Dicembre 9, 2008 at 2:25 pm
si credo che Berlusconi voglia tentare di prendersi tutto il Calcio con la sua pay-tv e
lasciare agli altri sole le briciole. Per ulteriori commenti postarli sul sito http://www.weblionsearch.com.
Dicembre 13, 2008 at 5:34 pm
Sono completamente d’accordo, soprattutto sul discorso relativo a Rete4!
Dicembre 15, 2008 at 12:06 pm
Per le Onlus quando è stato emanato il decreto per le agevolazioni fiscali non sono rientrate le agevolazioni IVA in quanto si tratta di disposizione comunitaria.
Come mai tanto rumore per una emittente privata e nulla per glii altri che devono pagare l’IVA al 20% e per coloro che operano nel campo della solidarietà sociale aiutando il prossimo che devono pagare l’IVA normalmente (ONLUS).
Come mai lo stesso criterio non è stato utilizzato a monte per SKY ovvero pagare come tutti gli altri…. (giustamente).
Dicembre 15, 2008 at 2:14 pm
Ciao Mimmo, il discorso che tu proponi è sicuramente giusto: nel mio post non si pone l’accento sul fatto che SKY debba pagare il 10% perchè sia “speciale”, ma ora, in questo momento specifico, questo adeguamento mi sembra inopportuno.
Ma sono convinto che così come non sia giusta l’iva al 20% per le Onlus, SKY possa essere inquadrata all’interno di un servizio “culturale” che meriti di non essere appesantita dall’iva al 20%. Certamente, ci sarebbe da discuterne.
Gennaio 14, 2009 at 11:15 am
Nonostante la tassa e l’ostruzionismo continuo di Berlusconi a Sky l’impressione è che il suo digitale terrestre non riuscirà nell’intento di proporsi come monopolista del mercato televisivo digitale.

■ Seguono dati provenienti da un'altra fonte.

===== flow/design.v =====
`timescale 1ns / 1ps
module time_cnt_half_tick #(
    parameter TCNT = 100,
    parameter BIT_WIDTH = 7
) (
    input clk,
    input rst,
    input i_tick,
    output reg [BIT_WIDTH - 1:0] o_time,
    output o_tick,
    output reg o_half_sec
);
    reg [($clog2(TCNT) - 1):0] tcnt, tcnt_next;
    reg rotick, rotick_next;
    always @(posedge clk or posedge rst) begin
        if (rst) begin
            rotick <= 0;
            tcnt   <= 0;
        end else begin
            tcnt   <= tcnt_next;
            rotick <= rotick_next;
        end
    end
    always @(*) begin
        if (i_tick && (tcnt != (TCNT - 1))) begin
            tcnt_next   = tcnt + 1;
            rotick_next = 0;
        end else if (i_tick && (tcnt == (TCNT - 1))) begin
            tcnt_next   = 0;  
            rotick_next = 1;
        end else begin
            tcnt_next   = tcnt;
            rotick_next = 0;
        end
    end
    always @(*) begin
        if (tcnt == 0) begin
            o_time = 0;
        end else begin
            o_time = tcnt;
        end
    end
    always @(*) begin
        if ((tcnt <= ((TCNT / 2) - 1))) begin
            o_half_sec = 0;
        end 
        else begin
            o_half_sec = 1;
        end
    end
    assign o_tick = rotick;
endmodule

I dati emersi fino ad oggi dimostrano che i contenuti che i suoi canali propongono sono di scarso appeal per gli utenti che continuano a preferire di gran lunga il prodotto sky. Inoltre nella tua analisi va aggiunto che la legge Gasparri prevedere l’attuazione definitiva del digitale, con conseguente abbandono della rete analogica, entro il 31 dicembre 2006 ma ciò non è avvenuto perchè Mediaset non è ancora riuscita a guadagnarsi una fetta sufficiente di ascolti per potersi conquistare la leadership anche nel settore digitale!
detto questo ti faccio i complimenti per il blog, i tuoi post sono davvero ben argomentati!Mi piacerebbe fare uno scambio link con il mio. Se ti interessa scrivimi pure a vitadastragista@gmail.com!
a presto
ciaoo
Gennaio 15, 2009 at 10:39 am
Ciao Luce
Benvenuta sul mio blog e grazie per i complimenti
Quello che hai aggiunto non fa che aumentare la percezione di quanto sia stata sbagliata la mossa sull’Iva di Sky.
Per quanto riguarda lo scambio link mi farebbe piacere
Gennaio 29, 2009 at 1:32 pm
Luce, se non si scrivono cose esatte, si rischia di fare propaganda e disinformazione. Lo spegnimento al 31 dic 2006 non c’entra nulla con la legge Gasparri: lo spegnimento al 31 dic 2006 era contenuto nella prima legge, 66/2001 votata nel marzo 2001 (governo Amato). Il non rispetto di tale data non c’entra nulla con mediaset: è stato deciso perchè si è partiti tardi col dtt (2003 e non 2001) e non si potevano vendere 50 milioni di decoder in 3 anni.